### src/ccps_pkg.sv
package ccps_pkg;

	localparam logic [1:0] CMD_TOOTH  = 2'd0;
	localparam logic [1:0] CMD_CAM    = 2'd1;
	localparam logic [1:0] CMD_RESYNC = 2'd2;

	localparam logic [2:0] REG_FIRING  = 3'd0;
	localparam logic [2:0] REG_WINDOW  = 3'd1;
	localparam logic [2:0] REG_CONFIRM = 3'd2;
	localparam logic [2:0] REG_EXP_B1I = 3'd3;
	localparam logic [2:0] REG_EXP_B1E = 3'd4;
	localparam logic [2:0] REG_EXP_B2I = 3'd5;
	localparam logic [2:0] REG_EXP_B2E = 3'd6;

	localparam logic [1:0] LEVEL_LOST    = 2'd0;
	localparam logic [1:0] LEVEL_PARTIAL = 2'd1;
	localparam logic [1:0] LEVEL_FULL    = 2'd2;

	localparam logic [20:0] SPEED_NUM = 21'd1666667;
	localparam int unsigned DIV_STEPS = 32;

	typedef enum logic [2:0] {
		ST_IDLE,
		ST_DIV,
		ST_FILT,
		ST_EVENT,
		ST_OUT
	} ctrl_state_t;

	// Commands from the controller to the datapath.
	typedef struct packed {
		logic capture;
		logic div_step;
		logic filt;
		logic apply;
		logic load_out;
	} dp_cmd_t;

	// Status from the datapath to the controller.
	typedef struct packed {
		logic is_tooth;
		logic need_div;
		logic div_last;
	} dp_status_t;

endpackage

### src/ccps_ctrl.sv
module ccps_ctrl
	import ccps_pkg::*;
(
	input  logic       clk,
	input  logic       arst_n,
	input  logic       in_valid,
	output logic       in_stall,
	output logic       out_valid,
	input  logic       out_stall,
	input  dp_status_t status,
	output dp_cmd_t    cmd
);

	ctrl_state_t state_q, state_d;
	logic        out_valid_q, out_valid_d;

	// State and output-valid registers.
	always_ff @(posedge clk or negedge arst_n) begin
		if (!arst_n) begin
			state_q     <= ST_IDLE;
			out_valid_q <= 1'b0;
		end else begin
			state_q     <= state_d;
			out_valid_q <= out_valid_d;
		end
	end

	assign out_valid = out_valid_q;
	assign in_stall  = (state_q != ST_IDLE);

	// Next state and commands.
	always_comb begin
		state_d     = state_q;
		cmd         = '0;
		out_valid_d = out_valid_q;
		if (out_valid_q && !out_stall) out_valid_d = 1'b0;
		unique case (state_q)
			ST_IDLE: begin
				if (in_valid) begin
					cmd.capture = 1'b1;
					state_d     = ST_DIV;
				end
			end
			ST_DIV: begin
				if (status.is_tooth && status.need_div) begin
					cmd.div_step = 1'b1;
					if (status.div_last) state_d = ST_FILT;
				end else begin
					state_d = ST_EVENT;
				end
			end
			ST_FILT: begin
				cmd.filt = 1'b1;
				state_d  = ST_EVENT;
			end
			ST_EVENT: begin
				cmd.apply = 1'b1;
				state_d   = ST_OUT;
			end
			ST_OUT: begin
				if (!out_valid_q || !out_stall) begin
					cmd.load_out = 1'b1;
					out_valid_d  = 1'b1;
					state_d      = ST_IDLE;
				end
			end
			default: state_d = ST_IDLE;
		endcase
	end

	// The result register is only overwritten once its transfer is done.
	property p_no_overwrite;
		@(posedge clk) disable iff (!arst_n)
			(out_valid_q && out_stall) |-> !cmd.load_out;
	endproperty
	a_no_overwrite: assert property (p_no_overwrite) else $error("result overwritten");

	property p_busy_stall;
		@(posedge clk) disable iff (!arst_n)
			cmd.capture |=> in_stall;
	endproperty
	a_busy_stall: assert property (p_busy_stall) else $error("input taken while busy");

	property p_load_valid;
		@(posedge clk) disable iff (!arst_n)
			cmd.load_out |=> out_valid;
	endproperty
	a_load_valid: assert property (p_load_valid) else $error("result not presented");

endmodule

────────────────────

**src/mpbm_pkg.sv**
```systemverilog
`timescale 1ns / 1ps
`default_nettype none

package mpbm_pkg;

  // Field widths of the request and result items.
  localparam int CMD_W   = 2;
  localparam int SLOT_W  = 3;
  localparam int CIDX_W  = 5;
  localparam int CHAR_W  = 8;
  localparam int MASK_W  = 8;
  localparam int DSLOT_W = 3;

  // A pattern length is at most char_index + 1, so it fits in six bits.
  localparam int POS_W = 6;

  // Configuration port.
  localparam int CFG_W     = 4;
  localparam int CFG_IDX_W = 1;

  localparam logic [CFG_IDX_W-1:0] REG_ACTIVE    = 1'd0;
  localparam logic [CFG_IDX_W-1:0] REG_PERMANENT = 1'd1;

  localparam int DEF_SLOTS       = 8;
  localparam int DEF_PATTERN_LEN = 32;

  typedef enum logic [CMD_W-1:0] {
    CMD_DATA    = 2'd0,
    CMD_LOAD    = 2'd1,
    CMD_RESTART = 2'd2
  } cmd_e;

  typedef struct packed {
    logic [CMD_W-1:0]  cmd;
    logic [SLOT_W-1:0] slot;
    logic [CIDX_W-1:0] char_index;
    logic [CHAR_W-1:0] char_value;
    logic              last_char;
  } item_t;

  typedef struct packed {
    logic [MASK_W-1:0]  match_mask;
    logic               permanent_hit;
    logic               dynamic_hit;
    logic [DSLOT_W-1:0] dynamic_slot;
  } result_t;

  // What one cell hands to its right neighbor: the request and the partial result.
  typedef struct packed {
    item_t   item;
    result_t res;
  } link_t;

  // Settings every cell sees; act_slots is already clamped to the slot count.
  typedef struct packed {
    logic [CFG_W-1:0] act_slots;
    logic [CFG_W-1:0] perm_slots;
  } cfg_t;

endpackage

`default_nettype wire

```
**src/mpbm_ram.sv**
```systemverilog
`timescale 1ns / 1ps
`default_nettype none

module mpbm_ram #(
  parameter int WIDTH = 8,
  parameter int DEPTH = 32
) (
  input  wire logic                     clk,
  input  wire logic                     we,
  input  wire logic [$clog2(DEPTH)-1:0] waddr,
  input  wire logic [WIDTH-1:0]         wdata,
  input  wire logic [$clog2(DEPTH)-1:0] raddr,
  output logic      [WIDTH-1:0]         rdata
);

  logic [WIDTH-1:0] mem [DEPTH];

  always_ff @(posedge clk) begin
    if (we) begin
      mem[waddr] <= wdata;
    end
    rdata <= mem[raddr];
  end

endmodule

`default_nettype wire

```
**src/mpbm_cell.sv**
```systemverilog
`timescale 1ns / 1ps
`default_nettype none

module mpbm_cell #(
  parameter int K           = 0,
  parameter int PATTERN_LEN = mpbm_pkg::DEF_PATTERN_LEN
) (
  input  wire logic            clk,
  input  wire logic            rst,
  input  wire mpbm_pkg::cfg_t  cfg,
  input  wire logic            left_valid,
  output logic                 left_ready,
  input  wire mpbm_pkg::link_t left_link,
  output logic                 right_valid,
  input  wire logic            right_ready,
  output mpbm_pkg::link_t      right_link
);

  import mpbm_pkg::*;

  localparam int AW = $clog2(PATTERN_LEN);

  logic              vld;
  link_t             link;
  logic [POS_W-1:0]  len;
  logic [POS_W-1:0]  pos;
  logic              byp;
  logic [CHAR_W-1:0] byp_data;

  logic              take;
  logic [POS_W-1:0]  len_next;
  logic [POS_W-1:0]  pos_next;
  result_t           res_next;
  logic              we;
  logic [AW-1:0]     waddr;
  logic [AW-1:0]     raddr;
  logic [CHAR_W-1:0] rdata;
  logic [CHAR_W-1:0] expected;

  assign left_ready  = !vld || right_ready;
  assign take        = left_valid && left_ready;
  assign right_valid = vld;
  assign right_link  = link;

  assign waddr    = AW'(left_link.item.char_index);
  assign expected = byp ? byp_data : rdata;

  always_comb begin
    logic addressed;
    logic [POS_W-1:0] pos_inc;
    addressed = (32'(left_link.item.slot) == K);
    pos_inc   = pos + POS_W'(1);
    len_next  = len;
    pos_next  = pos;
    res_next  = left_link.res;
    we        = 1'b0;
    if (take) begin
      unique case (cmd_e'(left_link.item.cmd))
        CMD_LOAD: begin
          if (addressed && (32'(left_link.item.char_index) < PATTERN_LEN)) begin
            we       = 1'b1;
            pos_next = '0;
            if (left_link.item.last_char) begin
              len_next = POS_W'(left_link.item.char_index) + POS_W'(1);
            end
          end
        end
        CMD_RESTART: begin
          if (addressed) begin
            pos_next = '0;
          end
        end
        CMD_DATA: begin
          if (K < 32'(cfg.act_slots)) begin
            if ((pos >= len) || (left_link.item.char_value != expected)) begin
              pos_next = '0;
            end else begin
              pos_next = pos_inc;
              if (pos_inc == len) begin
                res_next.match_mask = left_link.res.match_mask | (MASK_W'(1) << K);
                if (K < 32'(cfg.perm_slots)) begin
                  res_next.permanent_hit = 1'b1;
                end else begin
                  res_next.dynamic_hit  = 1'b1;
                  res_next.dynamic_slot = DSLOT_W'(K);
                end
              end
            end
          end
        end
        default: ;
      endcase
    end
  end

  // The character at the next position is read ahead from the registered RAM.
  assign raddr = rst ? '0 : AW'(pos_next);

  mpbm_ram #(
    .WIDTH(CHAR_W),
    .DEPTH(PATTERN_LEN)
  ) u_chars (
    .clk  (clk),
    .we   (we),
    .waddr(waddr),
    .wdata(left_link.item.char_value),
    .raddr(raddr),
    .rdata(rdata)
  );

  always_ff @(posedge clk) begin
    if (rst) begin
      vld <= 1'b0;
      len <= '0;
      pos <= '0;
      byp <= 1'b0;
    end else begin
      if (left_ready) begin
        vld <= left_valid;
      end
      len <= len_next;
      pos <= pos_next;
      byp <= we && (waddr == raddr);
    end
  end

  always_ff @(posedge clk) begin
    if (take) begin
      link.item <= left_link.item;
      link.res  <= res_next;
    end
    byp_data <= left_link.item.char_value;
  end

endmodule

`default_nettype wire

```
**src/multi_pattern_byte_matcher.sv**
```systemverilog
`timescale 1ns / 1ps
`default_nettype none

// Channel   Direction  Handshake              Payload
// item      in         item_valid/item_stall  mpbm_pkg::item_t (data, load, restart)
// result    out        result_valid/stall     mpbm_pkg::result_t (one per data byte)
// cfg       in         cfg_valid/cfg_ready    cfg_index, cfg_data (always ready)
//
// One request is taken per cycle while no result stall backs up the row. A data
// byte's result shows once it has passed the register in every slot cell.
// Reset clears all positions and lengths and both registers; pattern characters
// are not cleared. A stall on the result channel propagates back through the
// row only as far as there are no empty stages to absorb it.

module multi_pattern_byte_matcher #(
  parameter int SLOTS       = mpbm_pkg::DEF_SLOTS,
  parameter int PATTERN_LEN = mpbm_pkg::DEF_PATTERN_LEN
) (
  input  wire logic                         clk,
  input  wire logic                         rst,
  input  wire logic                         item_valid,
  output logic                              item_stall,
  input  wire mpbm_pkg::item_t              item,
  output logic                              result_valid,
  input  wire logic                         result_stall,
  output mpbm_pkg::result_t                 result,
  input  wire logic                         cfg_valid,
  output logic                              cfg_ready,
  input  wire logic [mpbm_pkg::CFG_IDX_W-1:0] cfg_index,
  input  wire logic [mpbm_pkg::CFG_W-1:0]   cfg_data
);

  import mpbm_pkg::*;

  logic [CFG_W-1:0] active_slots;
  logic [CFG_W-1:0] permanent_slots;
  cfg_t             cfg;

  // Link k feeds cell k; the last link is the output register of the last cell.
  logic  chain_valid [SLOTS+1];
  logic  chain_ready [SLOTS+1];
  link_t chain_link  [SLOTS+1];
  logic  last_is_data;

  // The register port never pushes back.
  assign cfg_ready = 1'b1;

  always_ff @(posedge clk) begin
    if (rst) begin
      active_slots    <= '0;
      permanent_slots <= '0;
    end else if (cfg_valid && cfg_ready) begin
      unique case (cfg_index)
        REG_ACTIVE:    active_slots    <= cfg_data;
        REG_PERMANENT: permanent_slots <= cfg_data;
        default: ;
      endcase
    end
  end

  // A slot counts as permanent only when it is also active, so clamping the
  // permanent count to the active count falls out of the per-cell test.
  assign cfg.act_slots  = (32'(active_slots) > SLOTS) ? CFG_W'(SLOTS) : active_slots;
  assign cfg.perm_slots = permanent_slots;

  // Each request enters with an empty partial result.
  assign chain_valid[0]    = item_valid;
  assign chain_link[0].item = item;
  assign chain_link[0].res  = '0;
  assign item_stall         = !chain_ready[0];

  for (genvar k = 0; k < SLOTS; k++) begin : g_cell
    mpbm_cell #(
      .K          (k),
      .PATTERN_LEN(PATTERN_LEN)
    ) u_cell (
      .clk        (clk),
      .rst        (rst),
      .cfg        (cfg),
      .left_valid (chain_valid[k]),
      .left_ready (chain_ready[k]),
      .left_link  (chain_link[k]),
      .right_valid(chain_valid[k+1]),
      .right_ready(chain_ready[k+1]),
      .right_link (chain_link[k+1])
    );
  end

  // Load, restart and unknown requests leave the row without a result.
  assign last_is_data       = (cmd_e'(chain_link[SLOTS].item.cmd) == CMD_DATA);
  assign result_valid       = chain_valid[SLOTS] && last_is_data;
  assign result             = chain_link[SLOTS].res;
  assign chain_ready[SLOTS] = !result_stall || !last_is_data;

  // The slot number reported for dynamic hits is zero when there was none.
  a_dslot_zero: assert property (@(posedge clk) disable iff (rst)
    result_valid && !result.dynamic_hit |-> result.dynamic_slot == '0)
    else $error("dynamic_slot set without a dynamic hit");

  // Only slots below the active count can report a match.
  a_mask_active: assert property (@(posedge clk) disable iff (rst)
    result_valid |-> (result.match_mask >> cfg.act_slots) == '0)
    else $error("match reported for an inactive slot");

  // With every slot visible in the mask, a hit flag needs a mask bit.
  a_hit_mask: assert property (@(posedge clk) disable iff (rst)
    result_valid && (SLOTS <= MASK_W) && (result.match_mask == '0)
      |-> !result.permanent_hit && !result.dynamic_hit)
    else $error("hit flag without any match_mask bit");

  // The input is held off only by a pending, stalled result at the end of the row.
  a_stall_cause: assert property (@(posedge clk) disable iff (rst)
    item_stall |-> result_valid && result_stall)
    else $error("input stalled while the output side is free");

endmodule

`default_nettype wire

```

────────────────────

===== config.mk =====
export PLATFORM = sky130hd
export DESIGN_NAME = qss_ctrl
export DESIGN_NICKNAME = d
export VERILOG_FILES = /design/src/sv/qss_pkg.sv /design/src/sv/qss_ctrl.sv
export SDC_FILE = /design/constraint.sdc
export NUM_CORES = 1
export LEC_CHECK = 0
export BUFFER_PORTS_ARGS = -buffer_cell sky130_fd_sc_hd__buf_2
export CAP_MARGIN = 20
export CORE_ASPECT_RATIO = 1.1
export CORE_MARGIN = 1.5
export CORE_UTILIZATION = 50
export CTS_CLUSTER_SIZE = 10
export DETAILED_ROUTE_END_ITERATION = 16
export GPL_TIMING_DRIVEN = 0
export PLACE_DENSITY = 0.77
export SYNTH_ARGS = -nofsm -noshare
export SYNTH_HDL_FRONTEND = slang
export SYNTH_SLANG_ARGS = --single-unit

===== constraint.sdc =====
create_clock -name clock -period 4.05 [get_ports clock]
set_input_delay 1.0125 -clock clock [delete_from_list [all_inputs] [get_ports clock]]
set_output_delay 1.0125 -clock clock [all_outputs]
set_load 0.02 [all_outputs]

────────────────────

Taking the lines above, repeat exactly those from the line that contains "out_valid_q <= 1'b0;" through the line that contains "out_valid_d = out_valid_q;", and both of those lines as well. Include nothing else.

			out_valid_q <= 1'b0;
		end else begin
			state_q     <= state_d;
			out_valid_q <= out_valid_d;
		end
	end

	assign out_valid = out_valid_q;
	assign in_stall  = (state_q != ST_IDLE);

	// Next state and commands.
	always_comb begin
		state_d     = state_q;
		cmd         = '0;
		out_valid_d = out_valid_q;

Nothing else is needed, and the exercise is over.